__EXERCISE DIRECTIONS__
Read through the data, and wherever a line holds the word "achievable", write that line out.

[DATA Boundary: Start]

From an optimization exercise on the open Yosys and OpenROAD flow, aimed at small area; shortcuts taken in it are not production practice. The RTL was checked by simulation tests, not by an equivalence proof against the original design.

== the reference run ==
==> flow/design.v (excerpt) <==
module synth_unit (
    input  logic clk_i,
    input  logic rst_n_i,
    input  logic reg_write_i,
    input  logic [11:0] reg_write_addr_i,
    input  logic [31:0] reg_write_data_i,
    input  logic [3:0] reg_write_strobe_i,
    input  logic reg_read_i,
    input  logic [11:0] reg_read_addr_i,
    output logic [31:0] read_data_o,
    output logic [15:0] sample_o,
    output logic sample_valid_o,
    input  logic sample_ready_i
);
==> flow/config.mk <==
export PLATFORM = sky130hd
export DESIGN_NAME = synth_unit
export DESIGN_NICKNAME = synth_unit
export VERILOG_FILES = /design/flow/design.v
export SDC_FILE = /design/flow/constraint.sdc
export NUM_CORES = 4
export LEC_CHECK = 0
export ABC_AREA = 1
export CAP_MARGIN = 5
export CORE_MARGIN = 2
export CORE_UTILIZATION = 60
export CTS_CLUSTER_DIAMETER = 130
export CTS_CLUSTER_SIZE = 24
export PLACE_DENSITY = 0.75
export SLEW_MARGIN = 5
==> flow/constraint.sdc <==
create_clock -name core_clock -period 13.0 [get_ports {clk_i}]
set_input_delay 2.6000 -clock core_clock [delete_from_list [all_inputs] [get_ports {clk_i}]]
set_output_delay 2.6000 -clock core_clock [all_outputs]
set_load 0.01 [all_outputs]
standard.sh (not shown) runs the stock make flow with config.mk's settings and CLKGATE_MAP_FILE= SYNTH_SCRIPT=/design/flow/synth_recipe.tcl, a recipe that flattens the netlist after the stock synthesis.
==> flow/flow/run.sh <==
#!/bin/bash
# Own layout flow: the standard flow (standard.sh) with these changes:
# - synthesis: Yosys's synth runs with -noabc, so its quick generic ABC pass
#   does not restructure the RTL's full-adder trees before extract_fa maps them
#   to adder cells; and the final ABC mapping uses ABC's area-oriented mapper
#   (amap) in place of map. Registers, names and flattening are the standard
#   flow's.
# - placement buffers every input and output port with the smallest buffer,
#   sky130_fd_sc_hd__buf_1, instead of the one buffer_ports picks itself.
# Everything else (floorplan, power grid, taps, CTS, routing) is standard.
# make's full output goes to flow_synth.log and flow_make.log here; ORFS's
# per-step logs stay under orfs/logs.
set -euo pipefail
work=$(pwd)
sed 's/yosys synth -nofsm -noshare /yosys synth -nofsm -noshare -noabc /' synth_recipe.tcl > flow_synth.tcl
grep -q -- '-noabc' flow_synth.tcl
sed 's#synth_recipe\.tcl#flow_synth.tcl#g' standard.sh > flow_standard.sh
grep -q 'flow_synth\.tcl' flow_standard.sh
# ORFS's scripts with the area ABC script changed; only synthesis reads it.
rm -rf flow_scripts
cp -r "$FLOW_HOME/scripts" flow_scripts
printf 'strash\ndch\namap\ntopo\nstime -c\nbuffer -c\nupsize -c\ndnsize -c\n' > flow_scripts/abc_area.script
bash flow_standard.sh "SCRIPTS_DIR=$work/flow_scripts" synth > flow_synth.log 2>&1
grep -q 'flow_scripts/abc_area.script' orfs/logs/*/synth_unit/base/1_2_yosys.log
bash flow_standard.sh "BUFFER_PORTS_ARGS=-buffer_cell sky130_fd_sc_hd__buf_1" finish > flow_make.log 2>&1
test -s out/final.def
Changes in the trial run relative to the reference run:
==> flow/config.mk <==
export PLATFORM = sky130hd
export DESIGN_NAME = synth_unit
export DESIGN_NICKNAME = synth_unit
export VERILOG_FILES = /design/flow/design.v
export SDC_FILE = /design/flow/constraint.sdc
export NUM_CORES = 4
export LEC_CHECK = 0
export ABC_AREA = 1
export CAP_MARGIN = 20
export CORE_MARGIN = 2
export CORE_UTILIZATION = 40
export CTS_CLUSTER_DIAMETER = 150
export CTS_CLUSTER_SIZE = 20
export PLACE_DENSITY = 0.6
export SLEW_MARGIN = 20
### Flow results
- [compare] base=the reference run new=the trial run: clock distribution area overhead in the final layout +0.43 points, met3 track demand over resource in global routing -5.9 points.
- Summary — share of cell area taken by flip-flops and latches, the trial run relative to the reference run: lower, by 0.58 points.
- Count of clock-buffer cells in the layout was lower in the run labelled the reference run.
- Higher wire length was reported by the trial run, not the reference run.
- | clock tree skew after final layout | the trial run vs the reference run | worse |
- Summary of the comparison: post-detailed-route wirelength per cell is lower in the trial run, relative to the reference run.


Starting RTL as in the previous note.
clock: 13.0 ns
lec_check: 0
abc_area: 1
cap_margin: 5
core_margin: 2
core_utilization: 40
cts_cluster_diameter: 130
cts_cluster_size: 24
place_density: 0.6
slew_margin: 5
Scripts as last shown in full above: flow/flow/run.sh
Edit:
CTS_CLUSTER_DIAMETER = 150   (was 130)
CTS_CLUSTER_SIZE = 20   (was 24)
Routed wire length is about the same.
Utilization grows by 0.11 points.
Register-to-register slack stays flat.
Worst hold slack stays flat.
Synthesized area stays the same.
Worst setup slack improves by 0.0062 ns.

==> afterwards: timing with drivers on the ports <==
In the flow no input, the clock included, has a driving cell. The finished layouts below were timed again as built, in two steps.
Step 1: set_driving_cell puts a clkbuf_16 on clk_i and a buf_2 on each other input, an assumption about the parent block.
Step 2 moves the port delays by t, midway between the first and last clock arrival at a register: inputs arrive t later, outputs are due t later. That takes back most of the time a late clock gives input paths.
Three values: no drivers, after step 1, after step 2; two values: the first two.
run | t, ns | setup slack, ns | worst setup path after step 2
the reference run | 0.655 | 0.764 / 0.764 / 0.764 | register to register
the trial run | 0.680 | 0.914 / 0.914 / 0.914 | register to register
the first run of note 2 | 0.702 | 0.895 / 0.895 / 0.895 | register to register
the second run of note 2 | 0.701 | 0.901 / 0.901 / 0.901 | register to register
After both steps setup and hold are still met in every run listed.
Context: an optimization exercise on an open-source flow, tuned for a short achievable clock period and few clock cycles. The choices shown serve that exercise and are no tape-out recipe.
The RTL was checked by simulation tests, not by an equivalence proof against the original design.
The clock port is modelled as an ideal driver; clocking choices that lean on that would not hold on a real chip.
Power is estimated from default activity; no workload was simulated.

Design busCpu, start of the top module:
module busCpu (
    input  logic                       Clock,
    input  logic                       rst,
    input  logic                       instrValid,
    input  logic [32-1:0]     instrWord,
    output logic                       instrReady,
    output logic                       retireValid,
    output logic [4-1:0] retireDest,
    output logic [32-1:0]     retireData
);
clock: 11.0 ns
lec_check: 0
abc_clock_period_in_ps: 1000
cap_margin: 20
core_margin: 2
core_utilization: 55
cts_buf_list: sky130_fd_sc_hd__clkbuf_16
cts_cluster_diameter: 80
cts_cluster_size: 20
slew_margin: 20
synth_hierarchical: 1
synth_minimum_keep_size: 0
standard.sh (not shown) runs the stock make flow with config.mk's settings and CLKGATE_MAP_FILE= SYNTH_SCRIPT=/design/flow/synth_recipe.tcl, a recipe that flattens the netlist after the stock synthesis.
==> flow/flow/run.sh <==
#!/bin/bash
# The standard layout (standard.sh, standard synthesis included), with two
# changes to how the layout is made:
set -euo pipefail
export SETUP_SLACK_MARGIN=${SETUP_SLACK_MARGIN:-7.5}
export PRE_CTS_TCL=$PWD/flow/move_out_ffs.tcl
bash standard.sh > standard_flow.log 2>&1
==> flow/flow/move_out_ffs.tcl <==
# Move each flip-flop that drives an output port's buffer next to that
# buffer, then legalize. Run after placement, before clock tree synthesis.
set block [ord::get_db_block]
set moved 0
foreach bterm [$block getBTerms] {
  if { [$bterm getIoType] != "OUTPUT" } { continue }
  set net [$bterm getNet]
  if { $net == "NULL" } { continue }
  set buf ""
  foreach it [$net getITerms] {
    if { [$it isOutputSignal] } { set buf [$it getInst] }
  }
  if { $buf == "" } { continue }
  set in_net ""
  foreach it [$buf getITerms] {
    if { [$it isInputSignal] && [$it getNet] != "NULL" } { set in_net [$it getNet] }
  }
  if { $in_net == "" } { continue }
  set drv ""
  foreach it [$in_net getITerms] {
    if { [$it isOutputSignal] } { set drv [$it getInst] }
  }
  if { $drv == "" } { continue }
  if { ![[$drv getMaster] isSequential] } { continue }
  lassign [$buf getLocation] bx by
  $drv setLocation $bx $by
  incr moved
}
puts "move_out_ffs: moved $moved flip-flops next to their output buffers"
detailed_placement
check_placement -verbose
Testbench counts at the start, summed over its fixed seeds: cycles 16,168.
From an optimization exercise on the open Yosys and OpenROAD flow, aimed at small area and a short achievable clock period; shortcuts taken in it are not production practice.
Where RTL was checked, it was by simulation tests only, not by an equivalence proof against the original.
Power is estimated from default activity; no workload was simulated.

Setup of main:
// binomial_pipeline_schedule
module binomial_pipeline_schedule (
  input  logic                              clk_i,
  input  logic                              rst_ni,
  input  logic                              start_i,
  output logic                              busy_o,
  input  logic                              req_type_i,
  input  logic [bps_pkg::RankBits-1:0]      rank_i,
  input  logic [bps_pkg::StepBits-1:0]      step_i,
  input  logic                              cfg_we_i,
  input  logic [bps_pkg::CfgIdxBits-1:0]    cfg_idx_i,
  input  logic [bps_pkg::CfgDataBits-1:0]   cfg_wdata_i,
  output logic                              valid_o,
  output logic                              transfer_valid_o,
  output logic [bps_pkg::RankBits-1:0]      peer_rank_o,
  output logic [bps_pkg::BlockBits-1:0]     block_index_o,
  output logic [bps_pkg::StepBits-1:0]      forged_index_o
);
==> flow/config.mk <==
export PLATFORM = sky130hd
export DESIGN_NAME = binomial_pipeline_schedule
export DESIGN_NICKNAME = binomial_pipeline_schedule
export VERILOG_FILES = /design/flow/design.v
export SDC_FILE = /design/flow/constraint.sdc
export NUM_CORES = 4
export LEC_CHECK = 0
export ABC_AREA = 1
export CAP_MARGIN = 20
export CORE_MARGIN = 2
export CORE_UTILIZATION = 40
export SETUP_SLACK_MARGIN = 4.4
export SLEW_MARGIN = 20
==> flow/constraint.sdc <==
create_clock -name core_clock -period 7.0 [get_ports {clk_i}]
set_input_delay 1.4000 -clock core_clock [delete_from_list [all_inputs] [get_ports {clk_i}]]
set_output_delay 1.4000 -clock core_clock [all_outputs]
set_load 0.01 [all_outputs]
standard.sh (not shown) runs the stock make flow with config.mk's settings and CLKGATE_MAP_FILE= SYNTH_SCRIPT=/design/flow/synth_recipe.tcl, a recipe that flattens the netlist after the stock synthesis.
==> flow/flow/run.sh <==
#!/bin/bash
# The standard ORFS layout with two changes: Yosys's adder-cell mapping is off, so that ABC
# maps the arithmetic together with the rest of the logic, and the port buffers are
# buf_2 cells. Registers and everything else as in standard.sh; each tool's output lands
# in orfs/logs, make's own output in make_finish.log.
set -euo pipefail
cd "$(dirname "$0")/.."
bash standard.sh ADDER_MAP_FILE= "BUFFER_PORTS_ARGS=-buffer_cell sky130_fd_sc_hd__buf_2" finish > make_finish.log 2>&1
Setup changes, main to the feature branch
-- flow/config.mk --
<<< main, line 12
export SETUP_SLACK_MARGIN = 4.4
>>> the feature branch, line 12
export SETUP_SLACK_MARGIN = 4.3
### Flow results
The feature branch ended with less share of cells above drive strength 1 than main.
Between main and the feature branch, the combined global-route utilization of all metal layers does not differ in any meaningful way.
Area added between synthesis and finish (lower): the feature branch
Compared to main, the feature branch shows a narrower setup margin.
On first-pass GRT wire length, main and the feature branch are neck and neck.
Routed wire length: the feature branch vs main down 0.36%
Going from main to the feature branch, total routed wire length on the met1 layer grew slightly.
The feature branch: critical path depth 1 below main
Function was not checked in any run of this note: the RTL went through the layout flow alone.


Another version of the RTL of binomial_pipeline_schedule (not shown whole).
For scale: about 2000 cells after synthesis, about 300 flip-flops, ~110 I/O pins.
==> flow/design.v (excerpt) <==
module binomial_pipeline_schedule (
  input  logic                              clk_i,
  input  logic                              rst_ni,
  input  logic                              start_i,
  output logic                              busy_o,
  input  logic                              req_type_i,
  input  logic [bps_pkg::RankBits-1:0]      rank_i,
  input  logic [bps_pkg::StepBits-1:0]      step_i,
  input  logic                              cfg_we_i,
  input  logic [bps_pkg::CfgIdxBits-1:0]    cfg_idx_i,
  input  logic [bps_pkg::CfgDataBits-1:0]   cfg_wdata_i,
  output logic                              valid_o,
  output logic                              transfer_valid_o,
  output logic [bps_pkg::RankBits-1:0]      peer_rank_o,
  output logic [bps_pkg::BlockBits-1:0]     block_index_o,
  output logic [bps_pkg::StepBits-1:0]      forged_index_o
);
Settings: LEC_CHECK=0, ABC_AREA=1, CAP_MARGIN=20, CORE_MARGIN=2, CORE_UTILIZATION=40, SETUP_SLACK_MARGIN=4.3, SLEW_MARGIN=20; clock period 7.0 ns.
==> flow/flow/run.sh <==
#!/bin/bash
# The standard ORFS layout with three changes: Yosys's adder-cell mapping is off, so that
# ABC maps the arithmetic together with the rest of the logic; ABC's area script leaves
# out its buffering and upsizing, which would size every gate for an unreachable delay
# target (placement-time repair sizes the gates instead); and the port buffers are buf_2
# cells. Registers and everything else as in standard.sh; each tool's output lands in
# orfs/logs, make's own output in make_finish.log.
set -euo pipefail
cd "$(dirname "$0")/.."
rm -rf scripts_abc
cp -r "$FLOW_HOME/scripts" scripts_abc
cp flow/abc_area.script scripts_abc/abc_area.script
bash standard.sh ADDER_MAP_FILE= "BUFFER_PORTS_ARGS=-buffer_cell sky130_fd_sc_hd__buf_2" \
  SCRIPTS_DIR="$PWD/scripts_abc" finish > make_finish.log 2>&1
==> flow/flow/abc_area.script <==
strash
dch
map -B 0.9
topo
stime -c
dnsize -c
The starting point passed the timing, DRC and antenna checks.
Edit:
SETUP_SLACK_MARGIN = 4.4   (was 4.3)
=> The new run went through all stages and came out clean; setup slack improved by 0.14 ns; synthesized cell count does not change; wire length goes up slightly; final area goes up by a few percent; power goes up slightly.


## build 97
Starting RTL as in the previous note.
export LEC_CHECK = 0
export ABC_AREA = 1
export CAP_MARGIN = 20
export CORE_MARGIN = 2
export CORE_UTILIZATION = 40
export SLEW_MARGIN = 20
create_clock -name core_clock -period 7.0 [get_ports {clk_i}]
Scripts as last shown in full above: flow/flow/run.sh, flow/flow/abc_area.script
Build 97 did not stop at any stage, and its layout met the timing, DRC and antenna checks.
[inputs] build 56 vs build 97
# build 97
export LEC_CHECK = 0
export ABC_AREA = 1
export CAP_MARGIN = 20
export CORE_MARGIN = 2
export CORE_UTILIZATION = 40
export SLEW_MARGIN = 20
create_clock -name core_clock -period 7.0 [get_ports {clk_i}]
# build 56
export LEC_CHECK = 0
export ABC_AREA = 1
export CAP_MARGIN = 20
export CORE_MARGIN = 2
export CORE_UTILIZATION = 40
export SETUP_SLACK_MARGIN = 4.5
export SLEW_MARGIN = 20
create_clock -name core_clock -period 7.0 [get_ports {clk_i}]
==> flow/flow/run.sh <==
#!/bin/bash
# The standard ORFS layout with two changes: Yosys's adder-cell mapping is off, so that ABC
# maps the arithmetic together with the rest of the logic, and the port buffers are
# buf_2 cells. Registers and everything else as in standard.sh; each tool's output lands
# in orfs/logs, make's own output in make_finish.log.
set -euo pipefail
cd "$(dirname "$0")/.."
bash standard.sh ADDER_MAP_FILE= "BUFFER_PORTS_ARGS=-buffer_cell sky130_fd_sc_hd__buf_2" finish > make_finish.log 2>&1
removed: flow/flow/abc_area.script
==> summary.txt <==
Of build 97 and build 56, the lower post-synthesis sequential area ratio belongs to build 56.
Build 56 finished all stages; the layout is clean.
Build 56: total power is 3.6% higher than what build 97 reported.
In the reports for build 97 and build 56, the smaller routed wire length on met3 belongs to build 56.
Against build 97, the final cell area of build 56 is higher.
Build 56 against build 97: reported leakage power saw an increase; final period demand of the worst path fell 1060 ps.
diff inputs: build 56 => build 91
# build 56
export LEC_CHECK = 0
export ABC_AREA = 1
export CAP_MARGIN = 20
export CORE_MARGIN = 2
export CORE_UTILIZATION = 40
export SETUP_SLACK_MARGIN = 4.5
export SLEW_MARGIN = 20
create_clock -name core_clock -period 7.0 [get_ports {clk_i}]
# build 91
export LEC_CHECK = 0
export ABC_AREA = 1
export CAP_MARGIN = 20
export CORE_MARGIN = 2
export CORE_UTILIZATION = 40
export SETUP_SLACK_MARGIN = 4.4
export SLEW_MARGIN = 20
create_clock -name core_clock -period 7.0 [get_ports {clk_i}]
[summary]
- Build 91: proportion of power drawn by the clock network is 0.4 points higher than what build 56 reported.
- Diff build 56 -> build 91: combined flip-flop and latch cell area decreased about 0.45%; clock power essentially unchanged.
- The higher total power of build 91 and build 56 is in build 56.
- Lower final worst setup slack among build 91 and build 56: build 91
- The run showing the smaller cell leakage power is build 91.
- Higher total number of vias goes to build 56 over build 91.
- Changes observed in build 91 relative to build 56: number of inserted diodes held steady; combinational fraction of design power went down; fraction of the cycle the final worst path needs picked up an extra 1.4 points; global-route usage now sits at about the same level.
For build 47, these inputs were changed with respect to build 91:
# build 91
export LEC_CHECK = 0
export ABC_AREA = 1
export CAP_MARGIN = 20
export CORE_MARGIN = 2
export CORE_UTILIZATION = 40
export SETUP_SLACK_MARGIN = 4.4
export SLEW_MARGIN = 20
create_clock -name core_clock -period 7.0 [get_ports {clk_i}]
# build 47
export LEC_CHECK = 0
export ABC_AREA = 1
export CAP_MARGIN = 20
export CORE_MARGIN = 2
export CORE_UTILIZATION = 40
export CTS_BUF_LIST = sky130_fd_sc_hd__clkbuf_4 sky130_fd_sc_hd__clkbuf_8
export SETUP_SLACK_MARGIN = 4.4
export SLEW_MARGIN = 20
create_clock -name core_clock -period 7.0 [get_ports {clk_i}]
Results
Result for build 91 and build 47: all clean
Reported for build 91 and build 47, total of flip-flops plus latches after synthesis turned out identical to the last digit.
Re amount of wire on met3 after detailed routing: build 91 and build 47 aren't equal, and the lower value belongs to build 91.
Higher power share of the sequential group among build 91 and build 47: build 47
Slack of the critical path, build 91 and build 47: lower on build 47
Minimum clock period: build 47 > build 91
| final-layout clock-cell area share | build 47 vs build 91 | 0.29 points lower |
[inputs] build 81 vs build 47
# build 47
export LEC_CHECK = 0
export ABC_AREA = 1
export CAP_MARGIN = 20
export CORE_MARGIN = 2
export CORE_UTILIZATION = 40
export CTS_BUF_LIST = sky130_fd_sc_hd__clkbuf_4 sky130_fd_sc_hd__clkbuf_8
export SETUP_SLACK_MARGIN = 4.4
export SLEW_MARGIN = 20
create_clock -name core_clock -period 7.0 [get_ports {clk_i}]
# build 81
export LEC_CHECK = 0
export ABC_AREA = 1
export CAP_MARGIN = 20
export CORE_MARGIN = 2
export CORE_UTILIZATION = 40
export SLEW_MARGIN = 20
create_clock -name core_clock -period 7.0 [get_ports {clk_i}]
==> comparison <==
When the final numbers for build 47 and build 81 were put side by side, the tightest slew margin relative to the limit turned out to be greater in build 47.
Diff build 47 -> build 81 | final standard cell area without fillers | down by a few percent
Looking only at biggest fanout along the worst timing path, and setting everything else aside, the higher value of build 47 and build 81 goes to build 81.
On build 81: switching power total is 3.6% lower than what build 47 gave.

port drivers added, routing unchanged:
In the flow no input, the clock included, has a driving cell. The finished layouts below were timed again as built, in two steps.
Step 1 assumes that a clkbuf_16 drives the clock port and a buf_2 every other input.
Step 2 times the ports against the registers' clock, not the clock port: input delays grow and output delays shrink by t, the midpoint of the rising clock arrivals with the driver on.
Slacks: no drivers / after step 1 / after step 2; pairs: no drivers / after step 1.
run | t, ns | setup WS [ns] | worst hold slack (ns) | clock arrival spread, ns | worst register clock-pin slew, ns
main | 0.573 | 4.510 / 4.510 / 4.335 | 0.318 / 0.318 / 0.318 | 0.019 / 0.019 | 0.06 / 0.06
the feature branch | 0.575 | 4.447 / 4.447 / 4.331 | 0.319 / 0.319 / 0.319 | 0.019 / 0.019 | 0.06 / 0.06
the first run of note 2 | 0.582 | 4.412 / 4.412 / 4.182 | 0.315 / 0.315 / 0.315 | 0.026 / 0.026 | 0.06 / 0.06
the second run of note 2 | 0.569 | 4.549 / 4.518 / 4.313 | 0.315 / 0.315 / 0.315 | 0.021 / 0.021 | 0.06 / 0.06
build 97 | 0.556 | 3.494 / 3.494 / 3.494 | 0.315 / 0.315 / 0.315 | 0.015 / 0.015 | 0.06 / 0.06
build 56 | 0.574 | 4.553 / 4.528 / 4.360 | 0.306 / 0.306 / 0.306 | 0.028 / 0.029 | 0.06 / 0.06
build 91 | 0.574 | 4.456 / 4.456 / 4.352 | 0.305 / 0.305 / 0.305 | 0.029 / 0.029 | 0.06 / 0.06
build 47 | 0.666 | 4.408 / 4.408 / 4.355 | 0.316 / 0.316 / 0.316 | 0.036 / 0.036 | 0.07 / 0.07
build 81 | 0.572 | 4.271 / 4.271 / 4.271 | 0.306 / 0.306 / 0.306 | 0.028 / 0.028 | 0.06 / 0.06
After both steps every run listed still meets setup and hold. For the second run of note 2, which loses most, drivers alone change the setup slack by -0.031 ns; drivers and shift together by -0.236 ns.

[DATA Boundary: End]

__ANSWER SPACE__
Context: an optimization exercise on an open-source flow, tuned for a short achievable clock period and few clock cycles. The choices shown serve that exercise and are no tape-out recipe.
From an optimization exercise on the open Yosys and OpenROAD flow, aimed at small area and a short achievable clock period; shortcuts taken in it are not production practice.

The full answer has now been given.